About this exercise |
Every entry must come back exactly as it was given.

*** Begin section ***

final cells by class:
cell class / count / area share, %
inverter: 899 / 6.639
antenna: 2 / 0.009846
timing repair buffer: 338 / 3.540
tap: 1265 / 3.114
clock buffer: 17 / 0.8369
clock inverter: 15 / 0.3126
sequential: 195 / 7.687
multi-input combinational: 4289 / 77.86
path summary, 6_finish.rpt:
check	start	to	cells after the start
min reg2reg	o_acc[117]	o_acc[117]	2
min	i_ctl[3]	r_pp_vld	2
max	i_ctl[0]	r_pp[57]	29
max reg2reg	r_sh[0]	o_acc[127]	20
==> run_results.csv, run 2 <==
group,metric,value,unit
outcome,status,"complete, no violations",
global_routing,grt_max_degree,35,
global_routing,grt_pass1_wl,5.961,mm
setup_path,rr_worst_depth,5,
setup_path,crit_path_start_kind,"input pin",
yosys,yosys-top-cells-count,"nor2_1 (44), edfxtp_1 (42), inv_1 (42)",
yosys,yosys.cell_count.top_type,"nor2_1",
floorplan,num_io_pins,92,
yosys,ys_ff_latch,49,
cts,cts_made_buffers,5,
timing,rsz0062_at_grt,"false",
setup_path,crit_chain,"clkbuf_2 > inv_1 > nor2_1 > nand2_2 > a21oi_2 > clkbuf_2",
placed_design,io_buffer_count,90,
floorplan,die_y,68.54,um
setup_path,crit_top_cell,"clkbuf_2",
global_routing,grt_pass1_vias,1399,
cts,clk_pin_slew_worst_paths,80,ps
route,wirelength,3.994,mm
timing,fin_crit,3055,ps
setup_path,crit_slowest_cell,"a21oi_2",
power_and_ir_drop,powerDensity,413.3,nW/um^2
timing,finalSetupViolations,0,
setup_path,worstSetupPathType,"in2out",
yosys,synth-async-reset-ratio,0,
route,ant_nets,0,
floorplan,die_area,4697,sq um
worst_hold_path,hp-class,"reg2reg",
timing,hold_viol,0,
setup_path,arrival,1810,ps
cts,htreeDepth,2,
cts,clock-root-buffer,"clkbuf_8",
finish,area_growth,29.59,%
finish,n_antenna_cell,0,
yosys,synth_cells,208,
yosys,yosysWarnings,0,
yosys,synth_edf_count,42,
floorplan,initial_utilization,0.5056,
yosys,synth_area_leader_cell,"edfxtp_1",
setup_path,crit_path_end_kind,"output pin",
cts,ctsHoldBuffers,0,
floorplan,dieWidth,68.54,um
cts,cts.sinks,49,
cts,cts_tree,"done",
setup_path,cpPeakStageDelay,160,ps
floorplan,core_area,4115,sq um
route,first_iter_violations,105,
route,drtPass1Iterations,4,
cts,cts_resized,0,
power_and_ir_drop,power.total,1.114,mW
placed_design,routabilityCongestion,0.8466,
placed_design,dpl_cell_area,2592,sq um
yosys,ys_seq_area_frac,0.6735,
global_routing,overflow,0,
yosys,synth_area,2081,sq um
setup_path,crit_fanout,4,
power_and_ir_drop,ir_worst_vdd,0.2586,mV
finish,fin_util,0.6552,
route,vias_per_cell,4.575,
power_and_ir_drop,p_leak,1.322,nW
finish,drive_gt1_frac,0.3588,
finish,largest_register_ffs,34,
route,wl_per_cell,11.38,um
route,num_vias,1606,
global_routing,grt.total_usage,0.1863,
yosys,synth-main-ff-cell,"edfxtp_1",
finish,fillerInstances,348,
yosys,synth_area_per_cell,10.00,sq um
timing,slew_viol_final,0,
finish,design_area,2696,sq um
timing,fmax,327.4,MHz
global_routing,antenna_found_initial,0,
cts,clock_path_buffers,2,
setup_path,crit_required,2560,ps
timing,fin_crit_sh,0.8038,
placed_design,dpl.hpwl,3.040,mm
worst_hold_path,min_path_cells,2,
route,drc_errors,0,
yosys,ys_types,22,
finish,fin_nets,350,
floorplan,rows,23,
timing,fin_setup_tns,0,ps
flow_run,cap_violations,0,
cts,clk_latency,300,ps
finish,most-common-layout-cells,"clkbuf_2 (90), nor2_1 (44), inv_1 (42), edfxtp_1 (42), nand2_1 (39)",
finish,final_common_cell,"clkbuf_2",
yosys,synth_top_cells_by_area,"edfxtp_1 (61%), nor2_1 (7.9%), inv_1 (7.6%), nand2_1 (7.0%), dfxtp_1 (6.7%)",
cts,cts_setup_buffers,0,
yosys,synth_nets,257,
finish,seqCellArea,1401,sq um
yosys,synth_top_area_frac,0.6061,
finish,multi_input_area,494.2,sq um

*** End section ***

Written solution |
final cells by class:
cell class / count / area share, %
inverter: 899 / 6.639
antenna: 2 / 0.009846
timing repair buffer: 338 / 3.540
tap: 1265 / 3.114
clock buffer: 17 / 0.8369
clock inverter: 15 / 0.3126
sequential: 195 / 7.687
multi-input combinational: 4289 / 77.86
path summary, 6_finish.rpt:
check	start	to	cells after the start
min reg2reg	o_acc[117]	o_acc[117]	2
min	i_ctl[3]	r_pp_vld	2
max	i_ctl[0]	r_pp[57]	29
max reg2reg	r_sh[0]	o_acc[127]	20
==> run_results.csv, run 2 <==
group,metric,value,unit
outcome,status,"complete, no violations",
global_routing,grt_max_degree,35,
global_routing,grt_pass1_wl,5.961,mm
setup_path,rr_worst_depth,5,
setup_path,crit_path_start_kind,"input pin",
yosys,yosys-top-cells-count,"nor2_1 (44), edfxtp_1 (42), inv_1 (42)",
yosys,yosys.cell_count.top_type,"nor2_1",
floorplan,num_io_pins,92,
yosys,ys_ff_latch,49,
cts,cts_made_buffers,5,
timing,rsz0062_at_grt,"false",
setup_path,crit_chain,"clkbuf_2 > inv_1 > nor2_1 > nand2_2 > a21oi_2 > clkbuf_2",
placed_design,io_buffer_count,90,
floorplan,die_y,68.54,um
setup_path,crit_top_cell,"clkbuf_2",
global_routing,grt_pass1_vias,1399,
cts,clk_pin_slew_worst_paths,80,ps
route,wirelength,3.994,mm
timing,fin_crit,3055,ps
setup_path,crit_slowest_cell,"a21oi_2",
power_and_ir_drop,powerDensity,413.3,nW/um^2
timing,finalSetupViolations,0,
setup_path,worstSetupPathType,"in2out",
yosys,synth-async-reset-ratio,0,
route,ant_nets,0,
floorplan,die_area,4697,sq um
worst_hold_path,hp-class,"reg2reg",
timing,hold_viol,0,
setup_path,arrival,1810,ps
cts,htreeDepth,2,
cts,clock-root-buffer,"clkbuf_8",
finish,area_growth,29.59,%
finish,n_antenna_cell,0,
yosys,synth_cells,208,
yosys,yosysWarnings,0,
yosys,synth_edf_count,42,
floorplan,initial_utilization,0.5056,
yosys,synth_area_leader_cell,"edfxtp_1",
setup_path,crit_path_end_kind,"output pin",
cts,ctsHoldBuffers,0,
floorplan,dieWidth,68.54,um
cts,cts.sinks,49,
cts,cts_tree,"done",
setup_path,cpPeakStageDelay,160,ps
floorplan,core_area,4115,sq um
route,first_iter_violations,105,
route,drtPass1Iterations,4,
cts,cts_resized,0,
power_and_ir_drop,power.total,1.114,mW
placed_design,routabilityCongestion,0.8466,
placed_design,dpl_cell_area,2592,sq um
yosys,ys_seq_area_frac,0.6735,
global_routing,overflow,0,
yosys,synth_area,2081,sq um
setup_path,crit_fanout,4,
power_and_ir_drop,ir_worst_vdd,0.2586,mV
finish,fin_util,0.6552,
route,vias_per_cell,4.575,
power_and_ir_drop,p_leak,1.322,nW
finish,drive_gt1_frac,0.3588,
finish,largest_register_ffs,34,
route,wl_per_cell,11.38,um
route,num_vias,1606,
global_routing,grt.total_usage,0.1863,
yosys,synth-main-ff-cell,"edfxtp_1",
finish,fillerInstances,348,
yosys,synth_area_per_cell,10.00,sq um
timing,slew_viol_final,0,
finish,design_area,2696,sq um
timing,fmax,327.4,MHz
global_routing,antenna_found_initial,0,
cts,clock_path_buffers,2,
setup_path,crit_required,2560,ps
timing,fin_crit_sh,0.8038,
placed_design,dpl.hpwl,3.040,mm
worst_hold_path,min_path_cells,2,
route,drc_errors,0,
yosys,ys_types,22,
finish,fin_nets,350,
floorplan,rows,23,
timing,fin_setup_tns,0,ps
flow_run,cap_violations,0,
cts,clk_latency,300,ps
finish,most-common-layout-cells,"clkbuf_2 (90), nor2_1 (44), inv_1 (42), edfxtp_1 (42), nand2_1 (39)",
finish,final_common_cell,"clkbuf_2",
yosys,synth_top_cells_by_area,"edfxtp_1 (61%), nor2_1 (7.9%), inv_1 (7.6%), nand2_1 (7.0%), dfxtp_1 (6.7%)",
cts,cts_setup_buffers,0,
yosys,synth_nets,257,
finish,seqCellArea,1401,sq um
yosys,synth_top_area_frac,0.6061,
finish,multi_input_area,494.2,sq um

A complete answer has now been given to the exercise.